Una mano a chi sostiene
Con il progetto “Una mano a chi sostiene” della Fondazione Cattolica, Casa Gioia vuole cercare di avviare un’importante iniziativa di inclusione sociale e lavorativa rivolta a giovani adulti con diagnosi di autismo di livello 1. Questo progetto nasce dalla consapevolezza che, nonostante l’elevato potenziale di molti ragazzi autistici, l’accesso al mondo del lavoro è ancora oggi ostacolato da pregiudizi, mancanza di formazione specifica e timori infondati.
Casa Gioia, in qualità di centro di ricerca e formazione, ha scelto di intervenire concretamente, proponendo un modello innovativo e scientificamente fondato, basato sull’applicazione dei protocolli ABA (Applied Behavior Analysis).

Per i ragazzi
Casa Gioia offre un’opportunità concreta per entrare nel mondo del lavoro in un ambiente accogliente, rispettoso e pronto a valorizzare le peculiarità di ognuno. Attraverso un percorso personalizzato di affiancamento, i ragazzi vengono supportati da tutor ed educatori esperti, con l’obiettivo di far emergere capacità, potenzialità e talenti spesso poco considerati.
In particolare, i ragazzi ad alto funzionamento possono dimostrare abilità notevoli nella precisione, nella logica e nella costanza: qualità che diventano risorse preziose nei contesti lavorativi. Questo progetto permette loro non solo di crescere e costruire un’autonomia, ma di sentirsi finalmente parte attiva della società.

Per le aziende
Le aziende con più di 15 dipendenti sono tenute per legge (L. 68/99) ad assumere almeno una persona con disabilità. Molte imprese, però, non sanno da dove cominciare o temono difficoltà nell’inserimento.
Casa Gioia è qui proprio per questo: aiutiamo le aziende a rispettare gli obblighi normativi in modo semplice, guidato e senza stress, evitando così eventuali sanzioni.

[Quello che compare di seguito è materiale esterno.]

<file path="config.mk">
export PLATFORM = sky130hd
export DESIGN_NAME = swout_ctrl
export DESIGN_NICKNAME = d
export VERILOG_FILES = /design/src/shared/swout_pkg.sv /design/src/hdl/swout_ctrl.sv
export SDC_FILE = /design/constraint.sdc
export NUM_CORES = 1
export LEC_CHECK = 0
export ABC_AREA = 1
export BUFFER_PORTS_ARGS = -buffer_cell sky130_fd_sc_hd__buf_2
export CAP_MARGIN = 20
export CORE_UTILIZATION = 54
export DETAILED_ROUTE_END_ITERATION = 8
export GPL_ROUTABILITY_DRIVEN = 0
export PLACE_DENSITY = 0.88
export SETUP_SLACK_MARGIN = 0.1
export SYNTH_ARGS = -nofsm -noshare
export SYNTH_HDL_FRONTEND = slang
export SYNTH_SLANG_ARGS = --single-unit
</file>
<file path="constraint.sdc">
create_clock -name clock_i -period 4.4 [get_ports clock_i]
set_input_delay 0.44 -clock clock_i [delete_from_list [all_inputs] [get_ports clock_i]]
set_output_delay 0.44 -clock clock_i [all_outputs]
set_load 0.03 [all_outputs]
</file>
File: src/rtl/rpt_pkg.sv
// Purpose: Shared constants and types for the ramped pulse train generator
// Assumes: 32-bit APB register bus, one system clock
// Notes:   Register offsets are byte addresses of aligned words

package rpt_pkg;

  // ---------------------------------------------------------------
  // Clock and rate figures
  // ---------------------------------------------------------------
  localparam int unsigned CLK_HZ        = 100_000_000;
  localparam int unsigned STEP_PPS      = 50;
  localparam int unsigned MAX_PPS       = 2000;
  localparam int unsigned TOGGLES_PER_PULSE = 2;
  localparam int unsigned STEP_TIME_MS  = 20;

  localparam int          RATE_W        = 12;
  localparam int          STEP_W        = 6;
  localparam int          SLOPE_W       = 16;
  localparam int          COUNT_W       = 32;

  // ---------------------------------------------------------------
  // Register map
  // ---------------------------------------------------------------
  localparam logic [7:0] ADDR_CTRL      = 8'h00;
  localparam logic [7:0] ADDR_PEAK_RATE = 8'h04;
  localparam logic [7:0] ADDR_TOTAL     = 8'h08;
  localparam logic [7:0] ADDR_SLOPE     = 8'h0C;
  localparam logic [7:0] ADDR_STATUS    = 8'h10;
  localparam logic [7:0] ADDR_CUR_COUNT = 8'h14;
  localparam logic [7:0] ADDR_INT_STAT  = 8'h18;
  localparam logic [7:0] ADDR_INT_MASK  = 8'h1C;

  // Status field positions
  localparam int STAT_CODE_LSB = 0;
  localparam int STAT_RUN_BIT  = 8;
  localparam int STAT_DONE_BIT = 9;

  // Interrupt bits
  localparam int INT_W        = 2;
  localparam int INT_DONE_BIT = 0;
  localparam int INT_ERR_BIT  = 1;

  // Error status codes
  localparam logic [7:0] CODE_NORMAL    = 8'h00;
  localparam logic [7:0] CODE_RATE_ERR  = 8'h02;
  localparam logic [7:0] CODE_RAMP_ERR  = 8'h03;

  // Reset values
  localparam logic [RATE_W-1:0]  RST_PEAK_RATE = 12'h3E8;
  localparam logic [COUNT_W-1:0] RST_TOTAL     = 32'h0000_0000;
  localparam logic [SLOPE_W-1:0] RST_SLOPE     = 16'h0001;

  // ---------------------------------------------------------------
  // Types
  // ---------------------------------------------------------------
  typedef struct packed {
    logic dir_mode;      // 0: pulse + level, 1: separate fwd/rev pulses
    logic direction;     // 0: forward, 1: reverse
    logic ramp_enable;
    logic request;
  } rpt_ctrl_s;

  typedef struct packed {
    rpt_ctrl_s              ctrl;
    logic [STEP_W-1:0]      peak_step;
    logic [SLOPE_W-1:0]     ramp_slope;
    logic [COUNT_W-1:0]     total_pulse_count;
    logic [COUNT_W-1:0]     const_pulses;
    logic                   use_ramp;
  } rpt_run_s;

  typedef enum logic [2:0] {
    ST_IDLE,
    ST_ACCEL,
    ST_CONST,
    ST_DECEL,
    ST_FINISH
  } rpt_state_e;

endpackage

File: src/rtl/rpt_pulse_train.sv
// Purpose: Ramped pulse train generator with APB registers and one interrupt
// Assumes: APB master on CLK_IN; request is a 0 to 1 change of the request bit
// Notes:   A run's settings are captured when it starts
//
// Behaviour
// - A run with ramp_enable set, a nonzero slope and a peak above 50 pps ramps up from rest to the peak rate and back down to rest at its end.
// - One slope setting drives both the up ramp and the down ramp.
// - Ramp step n runs at n times 50 pulses per second.
// - Ramp step n emits slope times n pulses.
// - A step therefore lasts slope times 20 ms, exactly via the step rate.
// - The up ramp covers the steps whose rates are below the peak, then the peak rate follows.
// - The down ramp uses the same steps in reverse and the same pulse count.
// - The constant phase emits the total minus both ramp pulse counts.
// - A run whose two ramps need more pulses than the total is refused with an error.
// - Output is either one pulse line plus a direction level, or separate fwd and rev pulses.
// - Peak rates outside 50 to 2000 or not a multiple of 50 are refused with code 02.
// - The ramp error reports code 03 and a normal run code 00.
// - The direction level is low for forward and high for reverse.

`timescale 1ns/1ps

module rpt_pulse_train #(
  parameter int unsigned CLK_HZ = rpt_pkg::CLK_HZ
) (
  // Clock and reset
  input  wire logic        CLK_IN,
  input  wire logic        SYS_RST_IN,
  // APB slave
  input  wire logic        PSEL_IN,
  input  wire logic        PENABLE_IN,
  input  wire logic        PWRITE_IN,
  input  wire logic [7:0]  PADDR_IN,
  input  wire logic [31:0] PWDATA_IN,
  output logic             PREADY_OUT,
  output logic [31:0]      PRDATA_OUT,
  output logic             PSLVERR_OUT,
  // Motor driver
  output logic             PULSE_OUT,
  output logic             REV_PULSE_OUT,
  output logic             DIR_OUT,
  // Interrupt
  output logic             IRQ_OUT
);

  localparam int ACC_W = 32;
  initial begin
    if (CLK_HZ < 4 * rpt_pkg::MAX_PPS || CLK_HZ > 32'hFFFF_0000) begin
      $error("rpt_pulse_train: CLK_HZ out of range");
    end
  end

  // ---------------------------------------------------------------
  // Registers
  // ---------------------------------------------------------------
  rpt_pkg::rpt_ctrl_s                ctrl;
  logic [rpt_pkg::RATE_W-1:0]        peak_pulse_rate;
  logic [rpt_pkg::COUNT_W-1:0]       total_pulse_count;
  logic [rpt_pkg::SLOPE_W-1:0]       ramp_slope;
  logic [rpt_pkg::INT_W-1:0]         int_stat;
  logic [rpt_pkg::INT_W-1:0]         int_mask;
  logic [7:0]                        err_code;
  logic                              running;
  logic                              done;
  logic [rpt_pkg::COUNT_W-1:0]       cur_count;
  logic                              req_prev;
  logic                              wr_en;
  logic                              rd_setup;
  logic                              addr_ok;

  assign wr_en    = PSEL_IN && PENABLE_IN && PWRITE_IN;
  assign rd_setup = PSEL_IN && !PENABLE_IN;
  assign PREADY_OUT = 1'b1;
  assign addr_ok  = PADDR_IN inside {rpt_pkg::ADDR_CTRL, rpt_pkg::ADDR_PEAK_RATE,
                                     rpt_pkg::ADDR_TOTAL, rpt_pkg::ADDR_SLOPE,
                                     rpt_pkg::ADDR_STATUS, rpt_pkg::ADDR_CUR_COUNT,
                                     rpt_pkg::ADDR_INT_STAT, rpt_pkg::ADDR_INT_MASK};

  always_ff @(posedge CLK_IN or posedge SYS_RST_IN) begin
    if (SYS_RST_IN) begin
      ctrl              <= '0;
      peak_pulse_rate   <= rpt_pkg::RST_PEAK_RATE;
      total_pulse_count <= rpt_pkg::RST_TOTAL;
      ramp_slope        <= rpt_pkg::RST_SLOPE;
      int_mask          <= '0;
    end else if (wr_en) begin
      unique case (PADDR_IN)
        rpt_pkg::ADDR_CTRL:      ctrl              <= PWDATA_IN[3:0];
        rpt_pkg::ADDR_PEAK_RATE: peak_pulse_rate   <= PWDATA_IN[rpt_pkg::RATE_W-1:0];
        rpt_pkg::ADDR_TOTAL:     total_pulse_count <= PWDATA_IN;
        rpt_pkg::ADDR_SLOPE:     ramp_slope        <= PWDATA_IN[rpt_pkg::SLOPE_W-1:0];
        rpt_pkg::ADDR_INT_MASK:  int_mask          <= PWDATA_IN[rpt_pkg::INT_W-1:0];
        default: ;
      endcase
    end
  end

  // Read data is latched in the setup cycle and shown in the access cycle
  always_ff @(posedge CLK_IN or posedge SYS_RST_IN) begin
    if (SYS_RST_IN) begin
      PRDATA_OUT  <= '0;
      PSLVERR_OUT <= 1'b0;
    end else if (rd_setup) begin
      PSLVERR_OUT <= !addr_ok;
      PRDATA_OUT  <= '0;
      unique case (PADDR_IN)
        rpt_pkg::ADDR_CTRL:      PRDATA_OUT <= {28'h000_0000, ctrl};
        rpt_pkg::ADDR_PEAK_RATE: PRDATA_OUT <= {20'h0_0000, peak_pulse_rate};
        rpt_pkg::ADDR_TOTAL:     PRDATA_OUT <= total_pulse_count;
        rpt_pkg::ADDR_SLOPE:     PRDATA_OUT <= {16'h0000, ramp_slope};
        rpt_pkg::ADDR_STATUS: begin
          PRDATA_OUT[rpt_pkg::STAT_CODE_LSB +: 8] <= err_code;
          PRDATA_OUT[rpt_pkg::STAT_RUN_BIT]       <= running;
          PRDATA_OUT[rpt_pkg::STAT_DONE_BIT]      <= done;
        end
        rpt_pkg::ADDR_CUR_COUNT: PRDATA_OUT <= cur_count;
        rpt_pkg::ADDR_INT_STAT:  PRDATA_OUT <= {30'h0000_0000, int_stat};
        rpt_pkg::ADDR_INT_MASK:  PRDATA_OUT <= {30'h0000_0000, int_mask};
        default: ;
      endcase
    end
  end

  // ---------------------------------------------------------------
  // Request edge and run validation
  // ---------------------------------------------------------------
  rpt_pkg::rpt_state_e               state;
  rpt_pkg::rpt_run_s                 run;
  rpt_pkg::rpt_run_s                 next_run;
  logic                              start_req;
  logic                              rate_bad;
  logic                              ramp_bad;
  logic [rpt_pkg::COUNT_W-1:0]       tri_steps;
  logic [rpt_pkg::COUNT_W:0]         ramp_pulses;
  logic [rpt_pkg::COUNT_W+1:0]       both_ramps;

  always_ff @(posedge CLK_IN or posedge SYS_RST_IN) begin
    if (SYS_RST_IN) begin
      req_prev <= 1'b0;
    end else begin
      req_prev <= ctrl.request;
    end
  end
  assign start_req = ctrl.request && !req_prev && (state == rpt_pkg::ST_IDLE);
  always_comb begin
    next_run                   = '0;
    next_run.ctrl              = ctrl;
    next_run.ramp_slope        = ramp_slope;
    next_run.total_pulse_count = total_pulse_count;
    next_run.peak_step = rpt_pkg::STEP_W'(peak_pulse_rate / rpt_pkg::RATE_W'(rpt_pkg::STEP_PPS));
    rate_bad = (peak_pulse_rate == '0)
            || (peak_pulse_rate > rpt_pkg::RATE_W'(rpt_pkg::MAX_PPS))
            || ((peak_pulse_rate % rpt_pkg::RATE_W'(rpt_pkg::STEP_PPS)) != '0);
    // Steps 1..K-1 lie below the peak: slope * K*(K-1)/2 pulses per ramp
    tri_steps = rpt_pkg::COUNT_W'((32'(next_run.peak_step) *
                (32'(next_run.peak_step) - 32'h0000_0001)) >> 1);
    next_run.use_ramp = ctrl.ramp_enable && (ramp_slope != '0)
                     && (next_run.peak_step > rpt_pkg::STEP_W'(1));
    ramp_pulses = next_run.use_ramp
                ? (rpt_pkg::COUNT_W+1)'(tri_steps * 32'(ramp_slope)) : '0;
    both_ramps  = {1'b0, ramp_pulses} + {1'b0, ramp_pulses};
    ramp_bad    = both_ramps > (rpt_pkg::COUNT_W+2)'(total_pulse_count);
    next_run.const_pulses = rpt_pkg::COUNT_W'(
                 (rpt_pkg::COUNT_W+2)'(total_pulse_count) - both_ramps);
  end

  // ---------------------------------------------------------------
  // Sequencer
  // ---------------------------------------------------------------
  logic [rpt_pkg::STEP_W-1:0]        step_n;
  logic [rpt_pkg::COUNT_W-1:0]       left;
  logic                              restart;
  logic                              div_en;
  logic                              pulse_fall;
  logic                              phase;
  logic [ACC_W-1:0]                  div_inc;
  logic                              ev_done;
  logic                              ev_err;
  logic                              last_in_step;
  function automatic logic [rpt_pkg::COUNT_W-1:0] step_pulses(
    input logic [rpt_pkg::SLOPE_W-1:0] slope,
    input logic [rpt_pkg::STEP_W-1:0]  n
  );
    step_pulses = rpt_pkg::COUNT_W'(32'(slope) * 32'(n));
  endfunction
  assign last_in_step = pulse_fall && (left == rpt_pkg::COUNT_W'(1));

  always_ff @(posedge CLK_IN or posedge SYS_RST_IN) begin
    if (SYS_RST_IN) begin
      state    <= rpt_pkg::ST_IDLE;
      run      <= '0;
      step_n   <= '0;
      left     <= '0;
      restart  <= 1'b0;
      err_code <= rpt_pkg::CODE_NORMAL;
      ev_done  <= 1'b0;
      ev_err   <= 1'b0;
    end else begin
      restart <= 1'b0;
      ev_done <= 1'b0;
      ev_err  <= 1'b0;
      unique case (state)
        rpt_pkg::ST_IDLE: begin
          if (start_req) begin
            run     <= next_run;
            restart <= 1'b1;
            if (rate_bad) begin
              err_code <= rpt_pkg::CODE_RATE_ERR;
              ev_err   <= 1'b1;
            end else if (ramp_bad) begin
              err_code <= rpt_pkg::CODE_RAMP_ERR;
              ev_err   <= 1'b1;
            end else if (next_run.use_ramp) begin
              err_code <= rpt_pkg::CODE_NORMAL;
              state    <= rpt_pkg::ST_ACCEL;
              step_n   <= rpt_pkg::STEP_W'(1);
              left     <= step_pulses(ramp_slope, rpt_pkg::STEP_W'(1));
            end else begin
              err_code <= rpt_pkg::CODE_NORMAL;
              state    <= rpt_pkg::ST_CONST;
              step_n   <= next_run.peak_step;
              left     <= total_pulse_count;
            end
          end
        end
        rpt_pkg::ST_ACCEL: begin
          if (pulse_fall) begin
            left <= left - rpt_pkg::COUNT_W'(1);
          end
          if (last_in_step) begin
            restart <= 1'b1;
            if (step_n == run.peak_step - rpt_pkg::STEP_W'(1)) begin
              state  <= rpt_pkg::ST_CONST;
              step_n <= run.peak_step;
              left   <= run.const_pulses;
            end else begin
              step_n <= step_n + rpt_pkg::STEP_W'(1);
              left   <= step_pulses(run.ramp_slope, step_n + rpt_pkg::STEP_W'(1));
            end
          end
        end
        rpt_pkg::ST_CONST: begin
          if (left == '0) begin
            restart <= 1'b1;
            if (run.use_ramp) begin
              state  <= rpt_pkg::ST_DECEL;
              step_n <= run.peak_step - rpt_pkg::STEP_W'(1);
              left   <= step_pulses(run.ramp_slope, run.peak_step - rpt_pkg::STEP_W'(1));
            end else begin
              state <= rpt_pkg::ST_FINISH;
            end
          end else if (pulse_fall) begin
            left <= left - rpt_pkg::COUNT_W'(1);
          end
        end
        rpt_pkg::ST_DECEL: begin
          if (pulse_fall) begin
            left <= left - rpt_pkg::COUNT_W'(1);
          end
          if (last_in_step) begin
            restart <= 1'b1;
            if (step_n == rpt_pkg::STEP_W'(1)) begin
              state <= rpt_pkg::ST_FINISH;
            end else begin
              step_n <= step_n - rpt_pkg::STEP_W'(1);
              left   <= step_pulses(run.ramp_slope, step_n - rpt_pkg::STEP_W'(1));
            end
          end
        end
        rpt_pkg::ST_FINISH: begin
          ev_done <= 1'b1;
          state   <= rpt_pkg::ST_IDLE;
        end
      endcase
    end
  end

  // ---------------------------------------------------------------
  // Pulse divider
  // ---------------------------------------------------------------
  assign div_en = ((state == rpt_pkg::ST_ACCEL) || (state == rpt_pkg::ST_CONST)
                || (state == rpt_pkg::ST_DECEL)) && (left != '0) && !restart;
  // Toggle rate is twice the pulse rate; n * 50 pps per step
  assign div_inc = ACC_W'(32'(step_n) * rpt_pkg::STEP_PPS
                 * rpt_pkg::TOGGLES_PER_PULSE);

  rpt_rate_divider #(
    .LIMIT (CLK_HZ),
    .ACC_W (ACC_W)
  ) u_divider (
    .clk_in     (CLK_IN),
    .rst_in     (SYS_RST_IN),
    .restart_in (restart),
    .enable_in  (div_en),
    .inc_in     (div_inc),
    .phase_out  (phase),
    .fall_out   (pulse_fall)
  );

  // ---------------------------------------------------------------
  // Run status and pulse count
  // ---------------------------------------------------------------
  always_ff @(posedge CLK_IN or posedge SYS_RST_IN) begin
    if (SYS_RST_IN) begin
      running   <= 1'b0;
      done      <= 1'b0;
      cur_count <= '0;
    end else begin
      if (start_req) begin
        done      <= 1'b0;
        cur_count <= '0;
      end else if (pulse_fall) begin
        cur_count <= cur_count + rpt_pkg::COUNT_W'(1);
      end
      if (state == rpt_pkg::ST_FINISH) begin
        running <= 1'b0;
        done    <= 1'b1;
      end else if (phase && div_en) begin
        running <= 1'b1;
      end
    end
  end

  // ---------------------------------------------------------------
  // Driver outputs
  // ---------------------------------------------------------------
  always_ff @(posedge CLK_IN or posedge SYS_RST_IN) begin
    if (SYS_RST_IN) begin
      PULSE_OUT     <= 1'b0;
      REV_PULSE_OUT <= 1'b0;
      DIR_OUT       <= 1'b0;
    end else if (run.ctrl.dir_mode) begin
      PULSE_OUT     <= phase && !run.ctrl.direction;
      REV_PULSE_OUT <= phase && run.ctrl.direction;
      DIR_OUT       <= 1'b0;
    end else begin
      PULSE_OUT     <= phase;
      REV_PULSE_OUT <= 1'b0;
      DIR_OUT       <= run.ctrl.direction;
    end
  end

  // ---------------------------------------------------------------
  // Interrupts: sticky, write one to clear, set wins
  // ---------------------------------------------------------------
  logic [rpt_pkg::INT_W-1:0] int_set;
  logic [rpt_pkg::INT_W-1:0] int_clr;
  always_comb begin
    int_set = '0;
    int_set[rpt_pkg::INT_DONE_BIT] = ev_done;
    int_set[rpt_pkg::INT_ERR_BIT]  = ev_err;
    int_clr = (wr_en && PADDR_IN == rpt_pkg::ADDR_INT_STAT)
            ? PWDATA_IN[rpt_pkg::INT_W-1:0] : '0;
  end
  always_ff @(posedge CLK_IN or posedge SYS_RST_IN) begin
    if (SYS_RST_IN) begin
      int_stat <= '0;
      IRQ_OUT  <= 1'b0;
    end else begin
      int_stat <= (int_stat & ~int_clr) | int_set;
      IRQ_OUT  <= |(((int_stat & ~int_clr) | int_set) & int_mask);
    end
  end

endmodule

File: src/rtl/rpt_rate_divider.sv
// Purpose: Phase-accumulator divider that turns a pulse rate into a square wave
// Assumes: Increment is twice the wanted pulse rate, limit is the clock rate
// Notes:   Restart clears the phase so each step begins a fresh period

`timescale 1ns/1ps

module rpt_rate_divider #(
  parameter int unsigned LIMIT = 100_000_000,
  parameter int          ACC_W = 32
) (
  // Clock and reset
  input  wire logic             clk_in,
  input  wire logic             rst_in,
  // Control
  input  wire logic             restart_in,
  input  wire logic             enable_in,
  input  wire logic [ACC_W-1:0] inc_in,
  // Output
  output logic                  phase_out,
  output logic                  fall_out
);

  localparam logic [ACC_W:0] LIMIT_V = (ACC_W+1)'(LIMIT);

  logic [ACC_W-1:0] acc;
  logic [ACC_W:0]   sum;
  logic             wrap;

  initial begin
    if (LIMIT == 0 || ACC_W < 8) begin
      $error("rpt_rate_divider: unusable LIMIT or ACC_W");
    end
  end

  assign sum  = {1'b0, acc} + {1'b0, inc_in};
  assign wrap = enable_in && (sum >= LIMIT_V);

  always_ff @(posedge clk_in or posedge rst_in) begin
    if (rst_in) begin
      acc <= '0;
    end else if (restart_in) begin
      acc <= '0;
    end else if (wrap) begin
      acc <= ACC_W'(sum - LIMIT_V);
    end else if (enable_in) begin
      acc <= ACC_W'(sum);
    end
  end

  always_ff @(posedge clk_in or posedge rst_in) begin
    if (rst_in) begin
      phase_out <= 1'b0;
      fall_out  <= 1'b0;
    end else if (restart_in) begin
      phase_out <= 1'b0;
      fall_out  <= 1'b0;
    end else begin
      fall_out <= wrap && phase_out;
      if (wrap) begin
        phase_out <= ~phase_out;
      end
    end
  end

endmodule

File: config.mk
export PLATFORM = sky130hd
export DESIGN_NAME = rpt_pulse_train
export DESIGN_NICKNAME = d
export VERILOG_FILES = /design/src/rtl/rpt_pkg.sv /design/src/rtl/rpt_pulse_train.sv /design/src/rtl/rpt_rate_divider.sv
export SDC_FILE = /design/constraint.sdc
export NUM_CORES = 2
export LEC_CHECK = 0
export ABC_AREA = 0
export CORE_UTILIZATION = 42
export DETAILED_ROUTE_END_ITERATION = 10
export DONT_BUFFER_PORTS = 1
export HOLD_SLACK_MARGIN = 0.06
export PLACE_DENSITY_LB_ADDON = 0.05
export SLEW_MARGIN = 20
export SYNTH_ARGS = -nofsm -noshare
export SYNTH_HDL_FRONTEND = slang
export SYNTH_HIERARCHICAL = 1
export SYNTH_SLANG_ARGS = --single-unit
File: constraint.sdc
create_clock -name CLK_IN -period 15.6 [get_ports CLK_IN]
set_input_delay 4.68 -clock CLK_IN [delete_from_list [all_inputs] [get_ports CLK_IN]]
set_output_delay 4.68 -clock CLK_IN [all_outputs]
set_load 0.02 [all_outputs]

Allo stesso tempo, offriamo un’opportunità concreta di innovazione: i nostri ragazzi, soprattutto quelli ad alto funzionamento, possono dimostrare competenze tecniche e capacità organizzative anche superiori alla media, contribuendo in modo concreto all’efficienza aziendale. Inclusione e qualità possono davvero andare di pari passo.